You are walking down it. You are afraid of something.
Suddenly you come to a door.
You open it. It's filled with children taking a test!
They look unhappy.
Oh, it's the Math test!
-There's a big Math test on Friday!
-Yes, Math. I see numbers.
Lots of numbers, big numbers...
small numbers, strange Greek squiggles.
The numbers twist and turn, they seem to leap off the page.
What do you see? Do I fail?
The future is unclear. Madame Prunella is weary.
Madame Prunella needs candy to revive her psychic power.
Madame Prunella's gonna need a little more than that.
It was a long walk over.
I think there's some leftover brownies in the kitchen.
Did you see them in the ball? Is there milk too?
Are there any leftover brownies in OUR kitchen?
Prunella, you're driving me crazy!
And I predict that you will shortly see...Prunella Sees The Light.
There it is. The Brick Of Wonders.
Just a little bit further.
Not so fast, Henry Skreever!
-That voice! It's...
-Yes. Lord Moldywort.
Afraid, little wizard? You should be!
You should be! Ha-ha-ha-ha!
'Henry Skreever And The Brick Of Wonders opens this Friday.'
-We have to do something special.
-Let's read all five books again!
-Marina, it opens in four days.
-Even I can't read that fast.
-I'd get blisters.
-Oh! I've got it!
We'll... No, it's a surprise!
-The Tickling Claw commands thee to tell me!

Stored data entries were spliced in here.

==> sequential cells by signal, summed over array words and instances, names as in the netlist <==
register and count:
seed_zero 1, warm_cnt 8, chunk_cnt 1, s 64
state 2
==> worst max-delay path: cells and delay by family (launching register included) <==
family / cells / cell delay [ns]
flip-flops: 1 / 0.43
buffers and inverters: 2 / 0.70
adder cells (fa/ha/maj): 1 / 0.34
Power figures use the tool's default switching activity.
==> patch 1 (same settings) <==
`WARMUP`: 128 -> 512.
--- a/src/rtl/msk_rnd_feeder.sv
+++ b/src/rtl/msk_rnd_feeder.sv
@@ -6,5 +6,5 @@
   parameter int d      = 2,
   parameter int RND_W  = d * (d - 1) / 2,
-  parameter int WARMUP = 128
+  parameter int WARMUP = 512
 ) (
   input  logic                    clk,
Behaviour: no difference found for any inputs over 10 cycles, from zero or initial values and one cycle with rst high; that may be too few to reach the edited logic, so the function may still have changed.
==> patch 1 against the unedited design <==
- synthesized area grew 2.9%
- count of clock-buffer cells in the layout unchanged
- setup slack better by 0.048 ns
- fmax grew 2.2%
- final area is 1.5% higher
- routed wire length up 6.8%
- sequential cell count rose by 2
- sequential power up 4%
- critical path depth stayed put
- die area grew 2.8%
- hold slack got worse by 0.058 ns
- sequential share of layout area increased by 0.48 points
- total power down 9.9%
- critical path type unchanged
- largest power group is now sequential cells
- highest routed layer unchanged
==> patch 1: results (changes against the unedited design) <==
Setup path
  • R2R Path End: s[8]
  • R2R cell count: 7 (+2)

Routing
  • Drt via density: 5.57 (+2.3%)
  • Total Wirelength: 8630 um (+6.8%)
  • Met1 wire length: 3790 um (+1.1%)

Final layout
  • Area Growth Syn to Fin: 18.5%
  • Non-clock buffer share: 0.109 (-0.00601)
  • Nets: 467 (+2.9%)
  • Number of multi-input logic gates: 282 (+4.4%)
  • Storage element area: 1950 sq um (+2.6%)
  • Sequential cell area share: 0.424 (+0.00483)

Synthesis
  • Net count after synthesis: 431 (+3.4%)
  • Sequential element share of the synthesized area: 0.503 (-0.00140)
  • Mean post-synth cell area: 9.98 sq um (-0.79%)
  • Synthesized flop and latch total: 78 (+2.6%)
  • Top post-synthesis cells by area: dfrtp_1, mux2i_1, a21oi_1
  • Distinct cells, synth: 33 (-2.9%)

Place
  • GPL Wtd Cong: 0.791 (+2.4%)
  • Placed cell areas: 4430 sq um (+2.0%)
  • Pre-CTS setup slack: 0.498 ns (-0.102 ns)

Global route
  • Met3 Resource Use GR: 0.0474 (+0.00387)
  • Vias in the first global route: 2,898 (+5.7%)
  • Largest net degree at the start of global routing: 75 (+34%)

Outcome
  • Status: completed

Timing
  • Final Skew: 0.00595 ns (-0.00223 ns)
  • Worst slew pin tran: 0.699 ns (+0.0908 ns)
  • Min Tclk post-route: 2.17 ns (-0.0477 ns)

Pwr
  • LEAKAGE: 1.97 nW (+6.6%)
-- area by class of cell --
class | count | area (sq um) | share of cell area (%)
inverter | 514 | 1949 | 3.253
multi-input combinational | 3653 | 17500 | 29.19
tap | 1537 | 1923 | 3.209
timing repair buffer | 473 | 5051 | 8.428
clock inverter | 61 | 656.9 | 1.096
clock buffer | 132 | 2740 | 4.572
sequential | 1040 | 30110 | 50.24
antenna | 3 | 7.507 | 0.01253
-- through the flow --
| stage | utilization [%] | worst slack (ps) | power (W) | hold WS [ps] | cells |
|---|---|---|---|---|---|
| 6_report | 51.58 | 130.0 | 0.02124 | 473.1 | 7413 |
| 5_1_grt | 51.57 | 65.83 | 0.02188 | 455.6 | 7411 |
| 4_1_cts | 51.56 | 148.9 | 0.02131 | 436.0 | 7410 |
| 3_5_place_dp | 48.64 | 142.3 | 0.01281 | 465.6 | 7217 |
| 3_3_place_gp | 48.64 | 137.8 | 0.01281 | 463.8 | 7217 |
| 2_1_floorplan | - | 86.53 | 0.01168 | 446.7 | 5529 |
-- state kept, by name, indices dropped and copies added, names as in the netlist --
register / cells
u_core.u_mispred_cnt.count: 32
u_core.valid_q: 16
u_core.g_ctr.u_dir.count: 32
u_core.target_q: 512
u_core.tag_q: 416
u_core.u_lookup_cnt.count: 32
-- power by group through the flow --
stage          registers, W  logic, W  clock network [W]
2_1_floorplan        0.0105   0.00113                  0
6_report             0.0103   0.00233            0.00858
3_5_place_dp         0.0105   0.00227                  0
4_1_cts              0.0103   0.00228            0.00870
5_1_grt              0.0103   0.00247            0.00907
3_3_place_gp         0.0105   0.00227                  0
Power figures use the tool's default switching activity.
`config.mk`:
```
export PLATFORM = sky130hd
export DESIGN_NAME = imm_gen_pipe
export DESIGN_NICKNAME = d
export VERILOG_FILES = /design/src/rtl/imm_gen_pipe_pkg.sv /design/src/rtl/imm_gen_pipe_fmt_decode.sv /design/src/rtl/imm_gen_pipe.sv
export SDC_FILE = /design/constraint.sdc
export NUM_CORES = 1
export LEC_CHECK = 0
export ABC_CLOCK_PERIOD_IN_PS = 2350
export CORE_ASPECT_RATIO = 0.8
export CORE_MARGIN = 5
export CORE_UTILIZATION = 50
export CTS_CLUSTER_DIAMETER = 30
export CTS_CLUSTER_SIZE = 8
export DETAILED_ROUTE_END_ITERATION = 6
export PLACE_DENSITY = 0.84
export SLEW_MARGIN = 10
export SYNTH_ARGS = -nofsm -noshare
export SYNTH_HDL_FRONTEND = slang
export SYNTH_SLANG_ARGS = --single-unit
```
`constraint.sdc`:
```
create_clock -name clk -period 2.35 [get_ports clk]
set_input_delay 0.235 -clock clk [delete_from_list [all_inputs] [get_ports clk]]
set_output_delay 0.235 -clock clk [all_outputs]
set_load 0.03 [all_outputs]
```
$ cat config.mk
export PLATFORM = sky130hd
export DESIGN_NAME = antirebote_pulsadores
export DESIGN_NICKNAME = d
export VERILOG_FILES = /design/src/rtl/antirebote_pulsadores.sv
export SDC_FILE = /design/constraint.sdc
export NUM_CORES = 1
export LEC_CHECK = 0
export BUFFER_PORTS_ARGS = -buffer_cell sky130_fd_sc_hd__buf_2
export CORE_MARGIN = 8
export CORE_UTILIZATION = 44
export DETAILED_ROUTE_END_ITERATION = 7
export HOLD_SLACK_MARGIN = 0.05
export PLACE_DENSITY_LB_ADDON = 0.1
export SLEW_MARGIN = 10
export SYNTH_ARGS = -nofsm -noshare
export SYNTH_HDL_FRONTEND = slang
export SYNTH_SLANG_ARGS = --single-unit
$ cat constraint.sdc
create_clock -name clk -period 2.5 [get_ports clk]
set_input_delay 0.5 -clock clk [delete_from_list [all_inputs] [get_ports clk]]
set_output_delay 0.5 -clock clk [all_outputs]
set_load 0.1 [all_outputs]
===== config.mk =====
export PLATFORM = sky130hd
export DESIGN_NAME = sha3_pad_stage
export DESIGN_NICKNAME = d
export VERILOG_FILES = /design/src/rtl/sha3_pkg.sv /design/src/rtl/sha3_lane_pad.sv /design/src/rtl/sha3_pad_stage.sv
export SDC_FILE = /design/constraint.sdc
export NUM_CORES = 1
export LEC_CHECK = 0
export ABC_AREA = 0
export BUFFER_PORTS_ARGS = -buffer_cell sky130_fd_sc_hd__buf_4
export CAP_MARGIN = 20
export CELL_PAD_IN_SITES_DETAIL_PLACEMENT = 1
export CELL_PAD_IN_SITES_GLOBAL_PLACEMENT = 2
export CORE_AREA = 2 2 448 450
export CTS_CLUSTER_DIAMETER = 100
export CTS_CLUSTER_SIZE = 14
export DETAILED_ROUTE_END_ITERATION = 8
export DIE_AREA = 0 0 450 452
export PLACE_DENSITY_LB_ADDON = 0.12
export SLEW_MARGIN = 30
export SYNTH_ARGS = -nofsm -noshare
export SYNTH_HDL_FRONTEND = slang
export SYNTH_HIERARCHICAL = 1
export SYNTH_SLANG_ARGS = --single-unit

===== constraint.sdc =====
create_clock -name clk -period 3.5 [get_ports clk]
set_clock_uncertainty 0.2 [all_clocks]
set_input_delay 0.175 -clock clk [delete_from_list [all_inputs] [get_ports clk]]
set_output_delay 0.175 -clock clk [all_outputs]
set_load 0.01 [all_outputs]

===== src/rtl/sha3_pkg.sv =====
// Shared definitions for the SHA3-256 pipeline.
// Contents: rate/lane geometry constants, pad-stage FSM encoding, padding byte constants.
// No ports.
package sha3_pkg;

   localparam int unsigned RATE_BITS  = 1088;
   localparam int unsigned LANE_W     = 64;
   localparam int unsigned RATE_LANES = 17;
   localparam int unsigned STATE_BITS = 1600;

   // Pad-stage FSM: FILL collects lanes, EMIT offers a block, PAD builds the extra pad-only block
   typedef enum logic [1:0] {
      StFill = 2'd0,
      StEmit = 2'd1,
      StPad  = 2'd2
   } pad_state_e;

   localparam logic [7:0] SHA3_DOMAIN_BYTE = 8'h06;  // FIPS 202 SHA3 domain + first pad bit
   localparam logic [7:0] KECCAK_PAD_BYTE  = 8'h01;  // original Keccak first pad bit
   localparam logic [7:0] FINAL_PAD_BYTE   = 8'h80;  // closing pad bit in the last rate byte

endpackage


===== src/rtl/sha3_lane_pad.sv =====
// Combinational lane padder: keeps the low nbytes bytes of a lane, zeroes the rest,
// and writes the first padding byte at byte position nbytes (when nbytes < lane bytes).
// Ports:
//   data    in   LANE_W  raw lane, byte k at [8k+7:8k]
//   nbytes  in   4       valid byte count; values above the lane byte count saturate
//   padded  out  LANE_W  masked lane with the padding byte inserted
module sha3_lane_pad #(
   parameter int unsigned LANE_W   = 64,
   parameter logic [7:0]  PAD_BYTE = 8'h06
) (
   input  logic [LANE_W-1:0] data,
   input  logic [3:0]        nbytes,
   output logic [LANE_W-1:0] padded
);

   localparam int unsigned LANE_BYTES = LANE_W / 8;
   localparam logic [3:0]  MAX_BYTES  = 4'(LANE_BYTES);

   logic [3:0] nb_sat;

   always_comb begin
      nb_sat = (nbytes > MAX_BYTES) ? MAX_BYTES : nbytes;
      padded = '0;
      for (int k = 0; k < LANE_BYTES; k++) begin
         if (4'(k) < nb_sat) begin
            padded[8*k +: 8] = data[8*k +: 8];
         end else if (4'(k) == nb_sat) begin
            padded[8*k +: 8] = PAD_BYTE;
         end
      end
   end

endmodule


===== src/rtl/sha3_pad_stage.sv =====
// SHA3 pad stage: assembles 64-bit message lanes into rate blocks, applies multi-rate
// padding and hands blocks to the absorb stage over a valid/ready handshake.
// Build option: define KECCAK_LEGACY_PAD_EN to use 8'h01 (original Keccak) as the first
// padding byte instead of DOMAIN_BYTE.
// Ports:
//   clk, rst_n    clock, asynchronous active-low reset
//   in_data       message lane (valid bytes are the low bytes)
//   in_valid      in_data valid
//   in_last       final lane of the message
//   in_bytes      valid bytes in the final lane (0..8, saturating)
//   in_ready      lane accepted this cycle when high with in_valid
//   block         padded rate block, lane 0 in the top bits
//   block_valid   block offered downstream
//   block_last    block is the final block of the message
//   block_ready   downstream accepts the block
module sha3_pad_stage #(
   parameter int unsigned RATE_LANES  = 17,
   parameter int unsigned LANE_W      = 64,
   parameter logic [7:0]  DOMAIN_BYTE = 8'h06
) (
   input  logic                         clk,
   input  logic                         rst_n,
   input  logic [LANE_W-1:0]            in_data,
   input  logic                         in_valid,
   input  logic                         in_last,
   input  logic [3:0]                   in_bytes,
   output logic                         in_ready,
   output logic [RATE_LANES*LANE_W-1:0] block,
   output logic                         block_valid,
   output logic                         block_last,
   input  logic                         block_ready
);

   import sha3_pkg::*;

   localparam int unsigned     IDX_W      = $clog2(RATE_LANES);
   localparam logic [IDX_W-1:0] LAST_IDX  = IDX_W'(RATE_LANES - 1);
   localparam logic [3:0]      FULL_BYTES = 4'(LANE_W / 8);
`ifdef KECCAK_LEGACY_PAD_EN
   localparam logic [7:0]      FIRST_PAD  = KECCAK_PAD_BYTE;
`else
   localparam logic [7:0]      FIRST_PAD  = DOMAIN_BYTE;
`endif

   // Lane i lives at packed index RATE_LANES-1-i so the buffer maps directly onto block
   logic [RATE_LANES-1:0][LANE_W-1:0] lanes_q, lanes_d;
   pad_state_e                        state_q, state_d;
   logic [IDX_W-1:0]                  lane_idx_q, lane_idx_d;
   logic                              last_q, last_d;
   logic                              pad_pending_q, pad_pending_d;

   logic [LANE_W-1:0] pad_src, padded;
   logic [3:0]        pad_nbytes;

   // PAD reuses the padder on an empty lane to get the first pad byte at byte 0
   assign pad_src    = (state_q == StPad) ? '0 : in_data;
   assign pad_nbytes = (state_q == StPad) ? 4'd0 : in_bytes;

   sha3_lane_pad #(
      .LANE_W   (LANE_W),
      .PAD_BYTE (FIRST_PAD)
   ) u_lane_pad (
      .data   (pad_src),
      .nbytes (pad_nbytes),
      .padded (padded)
   );

   assign block      = lanes_q;
   assign block_last = last_q;

   always_comb begin
      state_d       = state_q;
      lane_idx_d    = lane_idx_q;
      lanes_d       = lanes_q;
      last_d        = last_q;
      pad_pending_d = pad_pending_q;
      in_ready      = (state_q == StFill);
      block_valid   = (state_q == StEmit);

      unique case (state_q)
         StFill: begin
            if (in_valid) begin
               if (in_last) begin
                  lanes_d[LAST_IDX - lane_idx_q] = padded;
                  state_d    = StEmit;
                  lane_idx_d = '0;
                  if (lane_idx_q != LAST_IDX || in_bytes < FULL_BYTES) begin
                     lanes_d[0][LANE_W-1 -: 8] = lanes_d[0][LANE_W-1 -: 8] | FINAL_PAD_BYTE;
                     last_d = 1'b1;
                  end else begin
                     // Full final lane closes the block; padding needs a block of its own
                     last_d        = 1'b0;
                     pad_pending_d = 1'b1;
                  end
               end else begin
                  lanes_d[LAST_IDX - lane_idx_q] = in_data;
                  if (lane_idx_q == LAST_IDX) begin
                     state_d    = StEmit;
                     last_d     = 1'b0;
                     lane_idx_d = '0;
                  end else begin
                     lane_idx_d = lane_idx_q + 1'b1;
                  end
               end
            end
         end
         StEmit: begin
            if (block_ready) begin
               lanes_d = '0;
               last_d  = 1'b0;
               if (pad_pending_q) begin
                  state_d = StPad;
               end else begin
                  state_d    = StFill;
                  lane_idx_d = '0;
               end
            end
         end
         StPad: begin
            lanes_d[LAST_IDX] = padded;
            lanes_d[0][LANE_W-1 -: 8] = lanes_d[0][LANE_W-1 -: 8] | FINAL_PAD_BYTE;
            last_d        = 1'b1;
            pad_pending_d = 1'b0;
            state_d       = StEmit;
         end
         default: begin
            state_d = StFill;
         end
      endcase
   end

   always_ff @(posedge clk or negedge rst_n) begin
      if (!rst_n) begin
         state_q       <= StFill;
         lane_idx_q    <= '0;
         lanes_q       <= '0;
         last_q        <= 1'b0;
         pad_pending_q <= 1'b0;
      end else begin
         state_q       <= state_d;
         lane_idx_q    <= lane_idx_d;
         lanes_q       <= lanes_d;
         last_q        <= last_d;
         pad_pending_q <= pad_pending_d;
      end
   end

endmodule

By the Wheel Of Edam, I shall never confess. I'm using my Hex Of Protection.
-Hey, you uncrossed your arms. The Hex doesn't work.
-Yes, it does.
Prunella, please, I have to know if I failed that Math test.
-Here's a box of Buster Clusters. I made them myself.
They turn your tongue black and give you a rash.
-Have you seen any pink striped bed sheets?
-I'm turning my bedroom into the Castle Of Yutz.
From Henry Skreever, Book 3.
-Remember how the Castle Of Yutz has pink and white walls?
Marina will. She doesn't know yet, but she's coming for a sleepover.
-I want everything to be perfect.
-She's your friend who's blind?
-Why do the sheets have to be pink and white? She can't see them.
Because they just have to be.
A few more touches and it'll be perfect!
I can't wait to see Marina's expression
when she sees what I've done.
What's so special?
It's a replica of Persephone's room in the Castle Of Yutz.
No, her walls are made of velvet.
Velvet bed sheets would have been too expensive.
-But they DO have the pink stripes.
-I bet they're a lovely shade(!)
-Too bad I can't enjoy them.
-Oh, I'm sorry, Marina. I wasn't thinking.
-Want to play cards with my Henry Skreever deck?
How can I play cards? I can't see them. Am I here just to be insulted?
That's it. I'm going home. I hate this place.
-Be quiet before you say something else mean and offensive!
Wicked witch of the horrible gaff Presto, change-o, you are a giraffe!
So, what do I do? I've been looking forward to this sleepover for days.
But maybe it's not a good idea.
Just get your room redone, so it's safe for Marina.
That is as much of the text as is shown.